*** Provided entries ***

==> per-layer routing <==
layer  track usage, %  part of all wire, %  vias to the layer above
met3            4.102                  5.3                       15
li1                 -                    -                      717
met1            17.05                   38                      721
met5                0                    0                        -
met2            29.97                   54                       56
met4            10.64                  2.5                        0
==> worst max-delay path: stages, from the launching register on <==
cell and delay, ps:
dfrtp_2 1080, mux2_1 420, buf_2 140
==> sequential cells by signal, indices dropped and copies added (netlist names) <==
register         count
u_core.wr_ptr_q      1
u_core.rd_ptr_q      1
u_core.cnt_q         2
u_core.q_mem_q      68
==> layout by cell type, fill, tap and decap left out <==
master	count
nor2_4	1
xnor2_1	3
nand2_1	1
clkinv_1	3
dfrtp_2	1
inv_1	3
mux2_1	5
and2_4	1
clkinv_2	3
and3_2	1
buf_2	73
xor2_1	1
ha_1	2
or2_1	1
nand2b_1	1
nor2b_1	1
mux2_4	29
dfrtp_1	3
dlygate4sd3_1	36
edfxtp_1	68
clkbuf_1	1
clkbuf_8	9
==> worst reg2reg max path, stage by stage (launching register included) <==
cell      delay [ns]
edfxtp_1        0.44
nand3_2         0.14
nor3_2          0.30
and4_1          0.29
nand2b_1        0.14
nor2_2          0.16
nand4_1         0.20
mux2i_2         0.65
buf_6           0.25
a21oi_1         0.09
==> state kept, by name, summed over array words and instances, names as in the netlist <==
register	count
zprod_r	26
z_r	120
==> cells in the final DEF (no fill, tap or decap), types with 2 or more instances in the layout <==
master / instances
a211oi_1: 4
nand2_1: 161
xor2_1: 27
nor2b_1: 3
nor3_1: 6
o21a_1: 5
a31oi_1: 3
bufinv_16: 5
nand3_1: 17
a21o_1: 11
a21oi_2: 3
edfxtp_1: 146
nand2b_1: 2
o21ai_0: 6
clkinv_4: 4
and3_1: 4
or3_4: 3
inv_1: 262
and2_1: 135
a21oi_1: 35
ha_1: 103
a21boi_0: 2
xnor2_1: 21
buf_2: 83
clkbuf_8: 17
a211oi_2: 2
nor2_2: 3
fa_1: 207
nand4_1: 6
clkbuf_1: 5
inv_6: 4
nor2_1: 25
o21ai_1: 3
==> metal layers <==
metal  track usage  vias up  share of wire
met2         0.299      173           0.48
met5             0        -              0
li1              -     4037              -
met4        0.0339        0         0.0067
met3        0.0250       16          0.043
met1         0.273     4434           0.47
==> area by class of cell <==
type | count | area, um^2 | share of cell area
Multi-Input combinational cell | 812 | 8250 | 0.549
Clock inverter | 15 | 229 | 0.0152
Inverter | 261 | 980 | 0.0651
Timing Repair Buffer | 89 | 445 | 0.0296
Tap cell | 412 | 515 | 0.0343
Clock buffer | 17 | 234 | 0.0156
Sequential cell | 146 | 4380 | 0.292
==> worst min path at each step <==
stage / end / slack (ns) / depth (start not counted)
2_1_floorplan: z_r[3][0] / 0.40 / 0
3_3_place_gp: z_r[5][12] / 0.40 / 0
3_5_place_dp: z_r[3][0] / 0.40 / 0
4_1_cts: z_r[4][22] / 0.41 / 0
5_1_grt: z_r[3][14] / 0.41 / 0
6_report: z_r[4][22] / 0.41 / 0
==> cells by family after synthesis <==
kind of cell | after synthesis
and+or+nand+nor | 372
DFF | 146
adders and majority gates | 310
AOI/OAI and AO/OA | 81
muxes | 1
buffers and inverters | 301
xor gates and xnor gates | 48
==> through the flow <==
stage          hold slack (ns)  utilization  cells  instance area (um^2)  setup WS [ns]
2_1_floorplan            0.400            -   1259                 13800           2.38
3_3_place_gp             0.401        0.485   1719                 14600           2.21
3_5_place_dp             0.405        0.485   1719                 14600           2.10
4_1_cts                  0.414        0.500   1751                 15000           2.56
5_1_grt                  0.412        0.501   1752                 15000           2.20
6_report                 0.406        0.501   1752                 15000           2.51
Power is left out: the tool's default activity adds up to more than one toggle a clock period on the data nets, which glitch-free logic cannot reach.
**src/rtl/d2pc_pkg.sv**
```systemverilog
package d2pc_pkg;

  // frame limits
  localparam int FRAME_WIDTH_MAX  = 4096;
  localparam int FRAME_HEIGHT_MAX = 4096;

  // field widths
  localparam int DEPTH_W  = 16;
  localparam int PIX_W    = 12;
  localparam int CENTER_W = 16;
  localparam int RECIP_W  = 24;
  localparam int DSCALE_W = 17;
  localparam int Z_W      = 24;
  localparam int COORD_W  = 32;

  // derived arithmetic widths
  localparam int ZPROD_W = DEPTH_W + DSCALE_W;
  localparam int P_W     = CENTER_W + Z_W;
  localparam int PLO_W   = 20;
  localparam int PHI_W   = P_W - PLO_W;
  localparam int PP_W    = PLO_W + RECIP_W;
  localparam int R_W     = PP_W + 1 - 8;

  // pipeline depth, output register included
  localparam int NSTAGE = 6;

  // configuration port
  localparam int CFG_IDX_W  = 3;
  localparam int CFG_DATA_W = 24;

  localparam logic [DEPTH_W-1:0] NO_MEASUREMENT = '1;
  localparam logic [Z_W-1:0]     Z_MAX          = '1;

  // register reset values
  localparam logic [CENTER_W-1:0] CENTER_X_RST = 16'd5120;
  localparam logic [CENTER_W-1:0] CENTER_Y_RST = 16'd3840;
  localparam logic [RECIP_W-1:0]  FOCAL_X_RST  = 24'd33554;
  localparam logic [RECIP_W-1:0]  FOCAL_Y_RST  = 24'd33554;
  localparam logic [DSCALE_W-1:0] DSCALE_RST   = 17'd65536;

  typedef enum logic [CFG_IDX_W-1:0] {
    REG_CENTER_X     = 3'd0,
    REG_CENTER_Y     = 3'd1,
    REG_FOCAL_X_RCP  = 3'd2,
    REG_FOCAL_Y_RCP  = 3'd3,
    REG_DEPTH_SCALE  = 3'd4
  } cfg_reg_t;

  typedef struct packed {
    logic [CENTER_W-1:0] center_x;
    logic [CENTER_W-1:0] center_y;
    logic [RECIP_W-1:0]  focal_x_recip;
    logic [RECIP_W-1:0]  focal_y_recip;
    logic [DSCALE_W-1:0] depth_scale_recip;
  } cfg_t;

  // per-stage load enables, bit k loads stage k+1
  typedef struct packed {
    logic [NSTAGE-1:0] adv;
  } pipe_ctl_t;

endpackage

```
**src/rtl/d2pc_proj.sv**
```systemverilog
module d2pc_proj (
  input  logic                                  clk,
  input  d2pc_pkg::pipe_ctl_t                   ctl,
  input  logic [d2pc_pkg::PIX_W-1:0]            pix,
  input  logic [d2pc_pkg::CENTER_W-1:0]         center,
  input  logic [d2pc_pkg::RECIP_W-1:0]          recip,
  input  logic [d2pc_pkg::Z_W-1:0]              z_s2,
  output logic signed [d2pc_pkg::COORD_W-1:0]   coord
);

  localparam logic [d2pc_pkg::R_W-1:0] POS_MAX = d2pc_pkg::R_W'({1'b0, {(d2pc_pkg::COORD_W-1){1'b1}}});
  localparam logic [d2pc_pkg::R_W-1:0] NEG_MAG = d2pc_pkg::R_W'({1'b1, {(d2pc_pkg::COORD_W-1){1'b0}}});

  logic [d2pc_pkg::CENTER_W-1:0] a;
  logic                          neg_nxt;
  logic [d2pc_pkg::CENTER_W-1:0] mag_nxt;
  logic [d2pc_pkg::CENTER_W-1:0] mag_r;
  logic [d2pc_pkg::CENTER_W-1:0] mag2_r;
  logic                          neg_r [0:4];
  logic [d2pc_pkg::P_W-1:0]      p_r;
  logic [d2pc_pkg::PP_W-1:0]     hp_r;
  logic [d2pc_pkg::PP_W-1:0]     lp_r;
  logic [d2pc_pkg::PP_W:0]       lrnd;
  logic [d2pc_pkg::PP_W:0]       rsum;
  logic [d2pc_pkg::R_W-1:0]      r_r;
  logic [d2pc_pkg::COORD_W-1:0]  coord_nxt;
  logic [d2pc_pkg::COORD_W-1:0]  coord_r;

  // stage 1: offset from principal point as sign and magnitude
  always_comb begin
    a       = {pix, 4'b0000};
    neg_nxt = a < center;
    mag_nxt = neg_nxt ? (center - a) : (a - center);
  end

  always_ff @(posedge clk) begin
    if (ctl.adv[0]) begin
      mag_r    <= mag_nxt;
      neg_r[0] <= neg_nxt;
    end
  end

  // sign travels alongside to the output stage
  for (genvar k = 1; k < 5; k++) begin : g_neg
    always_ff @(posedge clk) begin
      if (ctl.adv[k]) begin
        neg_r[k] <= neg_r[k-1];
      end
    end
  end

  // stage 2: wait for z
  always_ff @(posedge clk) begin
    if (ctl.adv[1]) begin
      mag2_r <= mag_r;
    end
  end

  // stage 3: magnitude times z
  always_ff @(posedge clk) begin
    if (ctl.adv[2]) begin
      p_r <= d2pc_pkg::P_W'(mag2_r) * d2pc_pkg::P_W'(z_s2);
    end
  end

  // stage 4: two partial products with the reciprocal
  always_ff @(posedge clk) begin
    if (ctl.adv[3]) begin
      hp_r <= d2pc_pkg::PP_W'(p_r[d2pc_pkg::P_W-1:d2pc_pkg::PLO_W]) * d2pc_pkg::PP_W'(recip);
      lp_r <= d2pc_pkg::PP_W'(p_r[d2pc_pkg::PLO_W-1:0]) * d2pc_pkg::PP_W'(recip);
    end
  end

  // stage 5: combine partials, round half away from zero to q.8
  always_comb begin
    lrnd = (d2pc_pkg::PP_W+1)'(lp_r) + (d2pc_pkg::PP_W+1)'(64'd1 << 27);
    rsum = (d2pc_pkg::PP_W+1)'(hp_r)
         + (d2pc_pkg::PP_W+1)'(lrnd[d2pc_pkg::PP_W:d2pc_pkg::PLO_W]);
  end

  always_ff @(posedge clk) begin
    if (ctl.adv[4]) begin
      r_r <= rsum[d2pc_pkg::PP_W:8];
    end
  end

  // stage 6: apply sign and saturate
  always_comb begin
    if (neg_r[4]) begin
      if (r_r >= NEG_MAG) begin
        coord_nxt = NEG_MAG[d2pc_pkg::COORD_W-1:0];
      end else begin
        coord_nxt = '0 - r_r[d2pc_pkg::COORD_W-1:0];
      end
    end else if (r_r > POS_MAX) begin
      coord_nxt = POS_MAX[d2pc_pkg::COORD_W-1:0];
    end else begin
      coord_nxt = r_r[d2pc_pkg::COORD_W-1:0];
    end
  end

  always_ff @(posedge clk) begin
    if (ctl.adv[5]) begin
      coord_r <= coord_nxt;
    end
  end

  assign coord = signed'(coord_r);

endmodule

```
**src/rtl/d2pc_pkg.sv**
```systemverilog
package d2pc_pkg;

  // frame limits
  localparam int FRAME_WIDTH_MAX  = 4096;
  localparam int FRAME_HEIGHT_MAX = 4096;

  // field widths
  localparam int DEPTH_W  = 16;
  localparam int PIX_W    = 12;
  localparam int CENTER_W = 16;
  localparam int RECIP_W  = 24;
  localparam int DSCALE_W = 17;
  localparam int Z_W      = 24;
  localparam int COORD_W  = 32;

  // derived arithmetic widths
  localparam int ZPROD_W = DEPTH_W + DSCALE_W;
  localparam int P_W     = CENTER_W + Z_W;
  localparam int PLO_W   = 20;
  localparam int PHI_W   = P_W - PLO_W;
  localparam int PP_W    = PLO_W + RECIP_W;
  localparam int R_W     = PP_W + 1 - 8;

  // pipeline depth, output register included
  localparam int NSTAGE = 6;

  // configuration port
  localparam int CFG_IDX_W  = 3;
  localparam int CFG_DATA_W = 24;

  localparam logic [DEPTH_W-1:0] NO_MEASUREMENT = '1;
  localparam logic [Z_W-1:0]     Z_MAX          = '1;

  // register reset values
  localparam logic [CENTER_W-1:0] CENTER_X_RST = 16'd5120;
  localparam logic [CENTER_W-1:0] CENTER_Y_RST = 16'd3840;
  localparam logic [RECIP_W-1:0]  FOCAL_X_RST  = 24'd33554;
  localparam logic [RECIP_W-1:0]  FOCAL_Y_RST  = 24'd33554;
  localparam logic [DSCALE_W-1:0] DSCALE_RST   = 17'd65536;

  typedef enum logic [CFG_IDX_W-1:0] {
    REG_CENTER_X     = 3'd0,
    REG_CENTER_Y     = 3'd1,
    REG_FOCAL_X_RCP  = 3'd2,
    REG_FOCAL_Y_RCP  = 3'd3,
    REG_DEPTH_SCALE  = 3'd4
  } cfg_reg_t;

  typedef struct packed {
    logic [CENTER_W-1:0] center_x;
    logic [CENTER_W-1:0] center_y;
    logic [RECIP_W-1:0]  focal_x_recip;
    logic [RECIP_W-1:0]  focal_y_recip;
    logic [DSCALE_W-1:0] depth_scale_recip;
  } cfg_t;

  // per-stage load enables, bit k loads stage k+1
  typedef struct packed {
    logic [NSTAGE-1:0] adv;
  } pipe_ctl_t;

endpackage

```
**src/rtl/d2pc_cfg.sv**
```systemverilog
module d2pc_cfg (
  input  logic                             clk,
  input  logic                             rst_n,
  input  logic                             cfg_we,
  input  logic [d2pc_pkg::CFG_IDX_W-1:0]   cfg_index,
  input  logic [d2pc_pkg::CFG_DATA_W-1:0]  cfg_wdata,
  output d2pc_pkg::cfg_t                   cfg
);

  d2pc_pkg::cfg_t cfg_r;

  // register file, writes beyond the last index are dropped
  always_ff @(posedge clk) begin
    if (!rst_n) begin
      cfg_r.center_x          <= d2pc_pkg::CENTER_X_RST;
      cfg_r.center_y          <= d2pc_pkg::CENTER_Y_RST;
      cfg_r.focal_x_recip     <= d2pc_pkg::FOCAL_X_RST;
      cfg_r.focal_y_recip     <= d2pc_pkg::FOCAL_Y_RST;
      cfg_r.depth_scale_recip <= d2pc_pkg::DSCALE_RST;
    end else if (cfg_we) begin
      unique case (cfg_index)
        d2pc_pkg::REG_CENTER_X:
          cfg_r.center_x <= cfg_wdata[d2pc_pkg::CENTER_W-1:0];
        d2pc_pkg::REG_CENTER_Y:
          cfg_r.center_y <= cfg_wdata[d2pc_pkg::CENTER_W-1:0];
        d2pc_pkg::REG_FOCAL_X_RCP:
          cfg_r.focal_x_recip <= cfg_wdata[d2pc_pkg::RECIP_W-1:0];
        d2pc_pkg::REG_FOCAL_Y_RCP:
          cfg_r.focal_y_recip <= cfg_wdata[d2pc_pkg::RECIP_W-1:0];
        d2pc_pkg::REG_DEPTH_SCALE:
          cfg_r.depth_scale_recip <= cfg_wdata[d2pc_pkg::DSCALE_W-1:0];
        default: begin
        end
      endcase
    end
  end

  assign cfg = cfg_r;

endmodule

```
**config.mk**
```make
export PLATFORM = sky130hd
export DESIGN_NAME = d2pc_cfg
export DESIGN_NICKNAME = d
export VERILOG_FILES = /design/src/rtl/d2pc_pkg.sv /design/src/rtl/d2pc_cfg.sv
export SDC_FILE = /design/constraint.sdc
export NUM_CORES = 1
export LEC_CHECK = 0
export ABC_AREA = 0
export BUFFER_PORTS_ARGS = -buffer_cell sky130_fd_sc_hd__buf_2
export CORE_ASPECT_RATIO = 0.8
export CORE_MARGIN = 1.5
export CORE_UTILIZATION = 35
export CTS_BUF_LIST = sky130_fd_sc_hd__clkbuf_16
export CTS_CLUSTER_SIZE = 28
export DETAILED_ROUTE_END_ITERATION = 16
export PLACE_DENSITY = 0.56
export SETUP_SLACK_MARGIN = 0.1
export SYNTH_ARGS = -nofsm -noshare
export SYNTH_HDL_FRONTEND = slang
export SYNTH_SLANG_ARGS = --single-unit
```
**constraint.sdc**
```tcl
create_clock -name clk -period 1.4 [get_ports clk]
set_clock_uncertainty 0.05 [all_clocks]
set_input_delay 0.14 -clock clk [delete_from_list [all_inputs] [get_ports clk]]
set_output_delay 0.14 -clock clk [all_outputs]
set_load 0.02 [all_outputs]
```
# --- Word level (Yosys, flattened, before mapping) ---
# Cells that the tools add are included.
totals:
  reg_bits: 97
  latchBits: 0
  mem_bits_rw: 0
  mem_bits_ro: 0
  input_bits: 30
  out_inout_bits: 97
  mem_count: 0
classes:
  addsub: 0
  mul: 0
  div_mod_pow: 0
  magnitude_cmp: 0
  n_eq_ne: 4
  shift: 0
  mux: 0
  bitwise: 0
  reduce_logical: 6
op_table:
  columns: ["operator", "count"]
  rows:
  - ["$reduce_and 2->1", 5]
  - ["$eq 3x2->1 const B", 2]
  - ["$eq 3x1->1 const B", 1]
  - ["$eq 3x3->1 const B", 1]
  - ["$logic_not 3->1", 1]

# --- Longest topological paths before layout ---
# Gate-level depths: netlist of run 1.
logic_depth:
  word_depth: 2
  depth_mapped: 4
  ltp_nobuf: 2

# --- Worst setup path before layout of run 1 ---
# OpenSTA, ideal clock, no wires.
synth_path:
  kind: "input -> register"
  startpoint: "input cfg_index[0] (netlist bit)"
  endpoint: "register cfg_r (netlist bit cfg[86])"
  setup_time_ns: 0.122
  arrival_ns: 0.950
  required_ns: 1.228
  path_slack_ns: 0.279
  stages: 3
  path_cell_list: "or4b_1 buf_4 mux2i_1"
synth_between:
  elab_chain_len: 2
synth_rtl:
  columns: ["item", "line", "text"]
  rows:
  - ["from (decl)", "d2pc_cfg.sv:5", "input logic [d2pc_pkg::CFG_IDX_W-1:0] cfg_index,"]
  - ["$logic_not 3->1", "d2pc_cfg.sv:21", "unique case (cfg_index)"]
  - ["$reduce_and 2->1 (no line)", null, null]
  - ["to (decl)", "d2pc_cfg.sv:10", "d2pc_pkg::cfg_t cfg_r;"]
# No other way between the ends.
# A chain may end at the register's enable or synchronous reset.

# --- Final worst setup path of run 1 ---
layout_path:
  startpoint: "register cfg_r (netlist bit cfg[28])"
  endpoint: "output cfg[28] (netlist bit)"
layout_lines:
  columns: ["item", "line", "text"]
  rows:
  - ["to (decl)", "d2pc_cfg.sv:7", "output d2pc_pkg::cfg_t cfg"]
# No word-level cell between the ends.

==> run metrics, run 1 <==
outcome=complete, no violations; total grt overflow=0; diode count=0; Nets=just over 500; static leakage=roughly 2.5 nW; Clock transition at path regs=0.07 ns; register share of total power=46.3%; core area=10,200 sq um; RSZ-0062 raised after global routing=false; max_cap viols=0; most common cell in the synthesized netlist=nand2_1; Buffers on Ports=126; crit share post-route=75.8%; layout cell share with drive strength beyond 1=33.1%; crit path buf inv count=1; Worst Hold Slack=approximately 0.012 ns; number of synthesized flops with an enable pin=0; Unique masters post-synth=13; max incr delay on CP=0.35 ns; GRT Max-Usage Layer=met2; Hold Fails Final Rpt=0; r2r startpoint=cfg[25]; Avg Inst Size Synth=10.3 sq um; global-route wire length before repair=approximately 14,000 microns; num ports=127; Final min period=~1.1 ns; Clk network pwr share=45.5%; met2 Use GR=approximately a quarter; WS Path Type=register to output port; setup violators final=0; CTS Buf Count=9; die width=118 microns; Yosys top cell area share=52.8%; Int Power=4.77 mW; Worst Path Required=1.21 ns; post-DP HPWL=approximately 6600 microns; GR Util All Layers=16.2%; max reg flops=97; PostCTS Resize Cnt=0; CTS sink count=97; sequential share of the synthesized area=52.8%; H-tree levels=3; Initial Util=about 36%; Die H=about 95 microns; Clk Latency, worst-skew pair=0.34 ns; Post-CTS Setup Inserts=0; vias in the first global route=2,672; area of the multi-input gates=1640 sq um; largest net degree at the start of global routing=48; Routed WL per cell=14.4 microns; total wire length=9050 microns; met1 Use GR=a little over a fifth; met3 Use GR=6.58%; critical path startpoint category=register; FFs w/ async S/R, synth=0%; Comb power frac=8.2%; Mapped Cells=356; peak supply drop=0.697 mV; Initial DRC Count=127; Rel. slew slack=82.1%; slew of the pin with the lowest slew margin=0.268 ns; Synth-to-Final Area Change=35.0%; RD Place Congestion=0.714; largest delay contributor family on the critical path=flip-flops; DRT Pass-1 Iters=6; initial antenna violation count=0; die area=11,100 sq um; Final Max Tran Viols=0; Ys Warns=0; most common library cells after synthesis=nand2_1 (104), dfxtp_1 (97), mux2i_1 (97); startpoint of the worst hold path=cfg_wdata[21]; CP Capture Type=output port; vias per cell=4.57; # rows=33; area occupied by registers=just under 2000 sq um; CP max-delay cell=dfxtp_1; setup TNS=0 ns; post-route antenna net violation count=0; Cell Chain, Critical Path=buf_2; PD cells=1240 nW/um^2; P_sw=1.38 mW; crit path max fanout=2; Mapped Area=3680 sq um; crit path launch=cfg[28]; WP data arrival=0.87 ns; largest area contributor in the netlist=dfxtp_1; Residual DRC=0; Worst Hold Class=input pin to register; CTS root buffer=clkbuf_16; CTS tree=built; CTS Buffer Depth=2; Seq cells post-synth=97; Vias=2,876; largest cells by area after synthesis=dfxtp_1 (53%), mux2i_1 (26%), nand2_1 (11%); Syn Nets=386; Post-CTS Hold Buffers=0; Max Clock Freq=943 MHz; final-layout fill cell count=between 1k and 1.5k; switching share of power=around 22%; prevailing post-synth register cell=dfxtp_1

*** End of Provided entries ***

__Task objective__. The lines to return are those in the records above that hold the word "track".

__Task answer__.
layer  track usage, %  part of all wire, %  vias to the layer above
metal  track usage  vias up  share of wire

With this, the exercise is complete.